Masahiro Yamashina

Preparation of Highly Fluorescent Host–Guest Complexes with Tunable Color upon Encapsulation

Unlike previous coordinative host-guest systems, highly emissive host-guest complexes (up to Φ(F) = 0.5) were successfully prepared upon encapsulation of various fluorescent dyes (e.g., BODIPY and coumarin derivatives) by a Pt(II)-linked coordination capsule in water. Picosecond time-resolved spectroscopy elucidates the photophysical behaviors of the obtained complexes. Notably, the emission color of the fluorescent guest within the capsule can be readily modulated upon pairwise encapsulation with planar aromatic molecules.

Anticancer Potencies of Pt(II) - and Pd(II)-linked M2L4 Coordination Capsules with Improved Selectivity.

Pt(II) - and Pd(II)-linked M2 L4 coordination capsules, providing a confined cavity encircled by polyaromatic frameworks, exhibit anticancer activities superior to cisplatin against two types of leukemic cells (HL-60 and SKW-3) and pronounced toxicity against cisplatin-resistant cells (HL-60/CDDP). Notably, the cytotoxic selectivities of the Pt(II) and Pd(II) capsules toward cancerous cells are up to 5.3-fold higher than that of cisplatin, as estimated through the non-malignant/malignant-cells toxicity ratio employing normal kidney cells (HEK-293). In addition, the anticancer activity of the coordination capsules can be easily altered upon encapsulation of organic guest molecules.

A polyaromatic nanocapsule as a sucrose receptor in water

A supramolecular capsule with a polyaromatic shell binds d-sucrose from natural saccharide mixtures with perfect selectivity. Selective recognition of saccharides by artificial receptors in water is a challenging goal due to their strong hydrophilicities and complex molecular structures with subtle regio- and stereochemical differences. We report the selective and efficient encapsulation of d-sucrose within a coordination-driven molecular capsule from natural saccharide mixtures in water (~100% selectivity, >85% yield, and ~103 M−1 binding constant). Unlike previous artificial receptors and natural receptors that rely on multiple hydrogen-bonding interactions, theoretical calculations and control experiments indicate that the observed unique selectivity arises from multiple CH-π interactions between the sucrose hydrocarbon backbone and the shape-complementary polyaromatic cavity (~1 nm in diameter) of the capsule.

Recognition of Multiple Methyl Groups on Aromatic Rings by a Polyaromatic Cavity

The methyl group is a small substituent, usually showing relatively weak or no interactions with other functional groups and metal ions. Herein, we present the recognition of the number of methyl groups on synthetic and natural aromatic compounds (i.e., benzene and xanthine derivatives, respectively) by the 1 nm-sized polyaromatic cavity of a coordination capsule in water. Detailed competitive encapsulation experiments as well as X-ray crystallographic analysis revealed that multiple guest-host CH3 -polyaromatic interactions in the confined nanospace are key driving forces for the high selectivity.

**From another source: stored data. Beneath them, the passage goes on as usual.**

--- src/verilog/sradr_pkg.sv ---
// Purpose: shared constants and types for region operand addressing
// Assumes: one unit clock, decode logic drives whole instructions
// Notes: byte addresses span 128 registers of 32 bytes
package sradr_pkg;
  // ************************************************
  // Widths and field positions
  // ************************************************
  localparam int ADDR_W = 12;
  localparam int REG_SHIFT = 5;
  localparam logic [3:0] ALIGN_MASK = 4'hf;
  localparam int VEC_INT_W = 4;
  localparam int VEC_FLT_W = 8;
  localparam int HALF_W = 16;
  // ************************************************
  // Register map and bit positions
  // ************************************************
  localparam logic [3:0] OFF_CTRL = 4'h0;
  localparam logic [3:0] OFF_STAT = 4'h4;
  localparam logic [3:0] OFF_CNT = 4'h8;
  localparam logic [31:0] CTRL_RST = 32'h0000_0001;
  localparam int CTRL_EN = 0;
  localparam int ST_BUSY = 0;
  localparam int ST_SPAN = 1;
  localparam int ST_ERR = 4;
  // Element types, one per operand
  typedef enum logic [3:0] {
    TY_UD = 4'h0, TY_D = 4'h1, TY_UW = 4'h2, TY_W = 4'h3,
    TY_UB = 4'h4, TY_B = 4'h5, TY_F = 4'h6, TY_V = 4'h7,
    TY_UV = 4'h8, TY_VF = 4'h9
  } sradr_type_t;
  // Region description of one operand
  typedef struct packed {
    logic [6:0] register_index;
    logic [4:0] subregister_offset;
    logic [5:0] vertical_step;
    logic [2:0] width_log;
    logic [2:0] horizontal_step;
    sradr_type_t ty;
  } sradr_opnd_t;
  // Whole instruction from decode
  typedef struct packed {
    logic [2:0] channel_count_log;
    logic reduce;
    logic src1_imm;
    sradr_opnd_t src0;
    sradr_opnd_t src1;
    sradr_opnd_t dst;
    logic [31:0] imm;
  } sradr_instr_t;
  // One channel's addresses toward the register array
  typedef struct packed {
    logic [4:0] idx;
    logic [ADDR_W-1:0] src0_addr;
    logic [ADDR_W-1:0] src1_addr;
    logic [ADDR_W-1:0] dst_addr;
    logic dst_we;
    logic [31:0] imm_elem;
  } sradr_chan_t;
endpackage

--- src/verilog/sradr_core.sv ---
// Purpose: per-channel byte addresses from region descriptions
// Assumes: decode shares clk_sys_i, holds nothing after acceptance
// Notes: one channel per cycle; an erroneous instruction is dropped
`timescale 1ns/1ps
// Functional notes
// RL1 - Word immediates replicated in both halves
// RL2 - Byte immediate types are rejected
// RL3 - Integer vector immediate: eight 4-bit elements
// RL4 - Float vector immediate: four 8-bit elements
// RL5 - Vector immediate needs aligned, fixed-step destination
// RL6 - Both sources hold equal element counts
// RL7 - Reduction destination smaller than source
// RL8 - Register in 256 bits, offset in elements
// RL9 - Offset low five bits, register above
// RL10 - Rows equal channel count over width
// RL11 - Elements one horizontal step apart
// RL12 - Rows one vertical step apart, may interleave
// RL13 - One element type per operand
// RL14 - Origin is register shifted plus offset
// RL15 - Channels assigned row-major
// RL16 - Destination one-dimensional, horizontal step only
// RL17 - Destination stays in one register
// RL18 - Sources may span several registers
// RL19 - Channel count from instruction sizes regions
module sradr_core (
  input wire logic clk_sys_i,
  input wire logic srst_i,
  input wire logic issue_valid_i,
  input wire sradr_pkg::sradr_instr_t issue_i,
  output logic ready_o,
  output logic chan_valid_o,
  output sradr_pkg::sradr_chan_t chan_o,
  output logic done_o,
  output logic err_o,
  input wire logic [3:0] reg_addr_i,
  input wire logic [31:0] reg_wdata_i,
  input wire logic reg_wr_i,
  input wire logic reg_rd_i,
  output logic [31:0] reg_rdata_o
);
  localparam int AW = sradr_pkg::ADDR_W;
  typedef enum logic [1:0] {S_IDLE = 2'b01, S_WALK = 2'b10} sradr_state_t;

  // ************************************************
  // Helper functions
  // ************************************************
  // Element size in bytes
  function automatic logic [AW-1:0] esize(input sradr_pkg::sradr_type_t ty);
    unique case (ty)
      sradr_pkg::TY_UB, sradr_pkg::TY_B: esize = AW'(1); // see RL14
      sradr_pkg::TY_UW, sradr_pkg::TY_W, sradr_pkg::TY_V, sradr_pkg::TY_UV: esize = AW'(2);
      default: esize = AW'(4);
    endcase
  endfunction

  // Byte address of a region origin
  function automatic logic [AW-1:0] origin(input sradr_pkg::sradr_opnd_t op);
    origin = (AW'(op.register_index) << sradr_pkg::REG_SHIFT) // see RL8 see RL9
      + AW'(op.subregister_offset) * esize(op.ty); // see RL14
  endfunction

  // Step in bytes
  function automatic logic [AW-1:0] sbytes(input logic [5:0] st, input sradr_pkg::sradr_type_t ty);
    sbytes = AW'(st) * esize(ty);
  endfunction

  function automatic logic is_byte(input sradr_pkg::sradr_type_t ty);
    is_byte = (ty == sradr_pkg::TY_UB) || (ty == sradr_pkg::TY_B);
  endfunction

  // Immediate element handed to a channel
  function automatic logic [31:0] imm_elem(input sradr_pkg::sradr_type_t ty,
                                           input logic [31:0] imm, input logic [4:0] ch);
    logic [3:0] nib;
    logic [7:0] byt;
    nib = imm[ch[2:0]*sradr_pkg::VEC_INT_W +: sradr_pkg::VEC_INT_W];
    byt = imm[ch[1:0]*sradr_pkg::VEC_FLT_W +: sradr_pkg::VEC_FLT_W];
    unique case (ty)
      sradr_pkg::TY_V: imm_elem = 32'(signed'(nib)); // see RL3
      sradr_pkg::TY_UV: imm_elem = 32'(nib); // see RL3
      sradr_pkg::TY_VF: imm_elem = 32'(byt); // see RL4
      // Low half only: the high copy is assumed identical
      sradr_pkg::TY_W: imm_elem = 32'(signed'(imm[sradr_pkg::HALF_W-1:0])); // see RL1
      sradr_pkg::TY_UW: imm_elem = 32'(imm[sradr_pkg::HALF_W-1:0]); // see RL1
      default: imm_elem = imm;
    endcase
  endfunction

  // ************************************************
  // Issue checks
  // ************************************************
  sradr_state_t state_q;
  sradr_pkg::sradr_instr_t cur_q;
  logic ready_q, err_q, done_q, chan_valid_q, span_q;
  sradr_pkg::sradr_chan_t chan_q;
  logic [31:0] ctrl_q, rdata_q;
  logic [15:0] cnt_q;
  logic [3:0] errs_q;
  logic [4:0] ch_q;
  logic [4:0] x_q [2];
  logic [AW-1:0] off_q [2];
  logic [AW-1:0] rbase_q [2];
  logic [AW-1:0] dst_q;
  logic [6:0] oreg_q [2];
  logic [6:0] dreg_q;

  logic e_byte, e_vec, e_width, e_span, is_vec, acc, acc_ok;
  logic [AW-1:0] d_org, first0, first1;
  logic [AW:0] d_last;
  logic [5:0] n_dst;
  // Error vector checked against the raw issue fields
  always_comb begin
    is_vec = issue_i.src1_imm && (issue_i.src1.ty inside
             {sradr_pkg::TY_V, sradr_pkg::TY_UV, sradr_pkg::TY_VF});
    e_byte = issue_i.src1_imm && is_byte(issue_i.src1.ty); // see RL2
    d_org = origin(issue_i.dst);
    // Reduction writes one result per channel pair
    n_dst = issue_i.reduce ? 6'(6'h1 << issue_i.channel_count_log) >> 1 // see RL7
                           : 6'(6'h1 << issue_i.channel_count_log); // see RL19
    d_last = (AW+1)'(d_org) + (AW+1)'((AW'(n_dst) - AW'(1))
             * sbytes(6'(issue_i.dst.horizontal_step), issue_i.dst.ty))
             + (AW+1)'(esize(issue_i.dst.ty)) - (AW+1)'(1);
    // A destination leaving its register is dropped, not split
    e_span = d_last[AW:sradr_pkg::REG_SHIFT] != (AW+1-sradr_pkg::REG_SHIFT)'(
             d_org[AW-1:sradr_pkg::REG_SHIFT]);
    e_vec = is_vec && (((d_org[3:0] & sradr_pkg::ALIGN_MASK) != 4'h0)
            || (sbytes(6'(issue_i.dst.horizontal_step), issue_i.dst.ty)
                != ((issue_i.src1.ty == sradr_pkg::TY_VF) ? AW'(4) : AW'(2))));
    // Width may not exceed the channel count
    e_width = (issue_i.src0.width_log > issue_i.channel_count_log)
      || (!issue_i.src1_imm && issue_i.src1.width_log > issue_i.channel_count_log); // see RL10
    first0 = origin(issue_i.src0);
    // Held in a variable: a function result cannot be part-selected
    first1 = origin(issue_i.src1);
    acc = issue_valid_i && ready_q;
    acc_ok = acc && !(e_byte || e_vec || e_width || e_span);
  end

  // ************************************************
  // Channel walk
  // ************************************************
  logic last_ch;
  assign last_ch = (ch_q == 5'((6'h1 << cur_q.channel_count_log) - 6'h1));

  // Sequencer, ready and completion pulses
  always_ff @(posedge clk_sys_i) begin
    if (srst_i) begin
      state_q <= S_IDLE;
      ready_q <= 1'b0;
      err_q <= 1'b0;
      done_q <= 1'b0;
    end else begin
      err_q <= acc && !acc_ok;
      done_q <= (state_q == S_WALK) && last_ch;
      unique case (state_q)
        S_IDLE: begin
          if (acc_ok) begin
            state_q <= S_WALK;
            ready_q <= 1'b0;
          end else begin
            ready_q <= ctrl_q[sradr_pkg::CTRL_EN];
          end
        end
        S_WALK: begin
          if (last_ch) begin
            state_q <= S_IDLE;
            ready_q <= ctrl_q[sradr_pkg::CTRL_EN];
          end
        end
        default: begin
          state_q <= S_IDLE;
          ready_q <= 1'b0;
        end
      endcase
    end
  end

  // Address generators, both sources share one channel counter
  always_ff @(posedge clk_sys_i) begin
    if (srst_i) begin
      cur_q <= '0;
      ch_q <= 5'h0;
      dst_q <= '0;
      dreg_q <= 7'h0;
      for (int s = 0; s < 2; s++) begin
        x_q[s] <= 5'h0;
        off_q[s] <= '0;
        rbase_q[s] <= '0;
        oreg_q[s] <= 7'h0;
      end
    end else if (state_q == S_IDLE) begin
      if (acc_ok) begin
        cur_q <= issue_i;
        ch_q <= 5'h0;
        dst_q <= d_org;
        dreg_q <= d_org[AW-1:sradr_pkg::REG_SHIFT];
        for (int s = 0; s < 2; s++) begin
          x_q[s] <= 5'h0;
          off_q[s] <= (s == 0) ? first0 : first1; // see RL14
          rbase_q[s] <= (s == 0) ? first0 : first1;
          oreg_q[s] <= (s == 0) ? first0[AW-1:sradr_pkg::REG_SHIFT]
                                : first1[AW-1:sradr_pkg::REG_SHIFT];
        end
      end
    end else begin
      ch_q <= ch_q + 5'h1;
      // Destination is linear; reduction advances on odd channels
      if (!cur_q.reduce || ch_q[0]) begin
        dst_q <= dst_q + sbytes(6'(cur_q.dst.horizontal_step), cur_q.dst.ty); // see RL16
      end
      for (int s = 0; s < 2; s++) begin
        if (x_q[s] == 5'((6'h1 << (s == 0 ? cur_q.src0.width_log
                                          : cur_q.src1.width_log)) - 6'h1)) begin
          // Row done: next row one vertical step on, may interleave
          x_q[s] <= 5'h0; // see RL15
          rbase_q[s] <= rbase_q[s] + ((s == 0) ? sbytes(cur_q.src0.vertical_step, cur_q.src0.ty)
                        : sbytes(cur_q.src1.vertical_step, cur_q.src1.ty)); // see RL12
          off_q[s] <= rbase_q[s] + ((s == 0) ? sbytes(cur_q.src0.vertical_step, cur_q.src0.ty)
                      : sbytes(cur_q.src1.vertical_step, cur_q.src1.ty));
        end else begin
          x_q[s] <= x_q[s] + 5'h1;
          off_q[s] <= off_q[s] + ((s == 0)
            ? sbytes(6'(cur_q.src0.horizontal_step), cur_q.src0.ty)
            : sbytes(6'(cur_q.src1.horizontal_step), cur_q.src1.ty)); // see RL11
        end
      end
    end
  end

  // Channel output, one element per cycle toward the array
  always_ff @(posedge clk_sys_i) begin
    if (srst_i) begin
      chan_valid_q <= 1'b0;
      chan_q <= '0;
    end else begin
      chan_valid_q <= (state_q == S_WALK);
      if (state_q == S_WALK) begin
        chan_q.idx <= ch_q;
        chan_q.src0_addr <= off_q[0];
        chan_q.src1_addr <= cur_q.src1_imm ? '0 : off_q[1];
        chan_q.dst_addr <= dst_q;
        chan_q.dst_we <= !cur_q.reduce || !ch_q[0]; // see RL7
        chan_q.imm_elem <= cur_q.src1_imm ? imm_elem(cur_q.src1.ty, cur_q.imm, ch_q) : 32'h0;
      end
    end
  end

  // Multi-register gather seen; decode may budget extra cycles
  always_ff @(posedge clk_sys_i) begin
    if (srst_i) begin
      span_q <= 1'b0;
    end else if (acc_ok) begin
      span_q <= 1'b0;
    end else if (state_q == S_WALK) begin
      if (off_q[0][AW-1:sradr_pkg::REG_SHIFT] != oreg_q[0]
          || (!cur_q.src1_imm && off_q[1][AW-1:sradr_pkg::REG_SHIFT] != oreg_q[1])) begin
        span_q <= 1'b1; // see RL18
      end
    end
  end

  // ************************************************
  // Software registers
  // ************************************************
  // Control, last error vector, completion count
  always_ff @(posedge clk_sys_i) begin
    if (srst_i) begin
      ctrl_q <= sradr_pkg::CTRL_RST;
      errs_q <= 4'h0;
      cnt_q <= 16'h0;
      rdata_q <= 32'h0;
    end else begin
      if (reg_wr_i && reg_addr_i == sradr_pkg::OFF_CTRL) begin
        ctrl_q <= reg_wdata_i;
      end
      if (acc) begin
        errs_q <= {e_span, e_width, e_vec, e_byte};
      end
      // Completion wins over a clearing write
      if (done_q) begin
        cnt_q <= cnt_q + 16'h1;
      end else if (reg_wr_i && reg_addr_i == sradr_pkg::OFF_CNT) begin
        cnt_q <= 16'h0;
      end
      rdata_q <= 32'h0;
      if (reg_rd_i) begin
        unique case (reg_addr_i)
          sradr_pkg::OFF_CTRL: rdata_q <= ctrl_q;
          sradr_pkg::OFF_STAT: rdata_q <= 32'({errs_q, 2'h0, span_q, state_q == S_WALK});
          sradr_pkg::OFF_CNT: rdata_q <= 32'(cnt_q);
          default: rdata_q <= 32'h0;
        endcase
      end
    end
  end

  assign ready_o = ready_q;
  assign chan_valid_o = chan_valid_q;
  assign chan_o = chan_q;
  assign done_o = done_q;
  assign err_o = err_q;
  assign reg_rdata_o = rdata_q;

  logic [5:0] emit_q;
  // Channels emitted before the current beat of this instruction
  always_ff @(posedge clk_sys_i) begin
    if (srst_i || done_q) begin
      emit_q <= 6'h0;
    end else if (chan_valid_q) begin
      emit_q <= emit_q + 6'h1;
    end
  end
endmodule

Self-Assembly Process of a Pd2L4 Capsule: Steric Interactions between Neighboring Components Favor the Formation of Large Intermediates

The effect of molecular interactions between the components on the self-assembly process of Pd2 L4 structures was investigated by a 1 H NMR-based quantitative approach (QASAP: quantitative analysis of self-assembly process). Although the self-assembly of the Pd2 L4 cage without interactions between the bent ligands took place, mainly producing small intermediates, the self-assembly of the Pd2 L4 capsule composed of bent ligands with anthracene panels tends to produce large intermediates containing more components than the capsule. This is ascribed to steric interactions between the panels.

Hydrophilic Oligo(lactic acid)s Captured by a Hydrophobic Polyaromatic Cavity in Water

Biologically relevant hydrophilic molecules rarely interact with hydrophobic compounds and surfaces in water owing to effective hydration. Nevertheless, herein we report that the hydrophobic cavity of a polyaromatic capsule, formed through coordination-driven self-assembly, can encapsulate hydrophilic oligo(lactic acid)s in water with relatively high binding constants (up to Ka =3×105  m-1 ). X-ray crystallographic and ITC analyses revealed that the unusual host-guest behavior is caused by enthalpic stabilization through multiple CH-π and hydrogen-bonding interactions. The polyaromatic cavity stabilizes hydrolyzable cyclic di(lactic acid) and captures tetra(lactic acid) preferentially from a mixture of oligo(lactic acid)s even in water.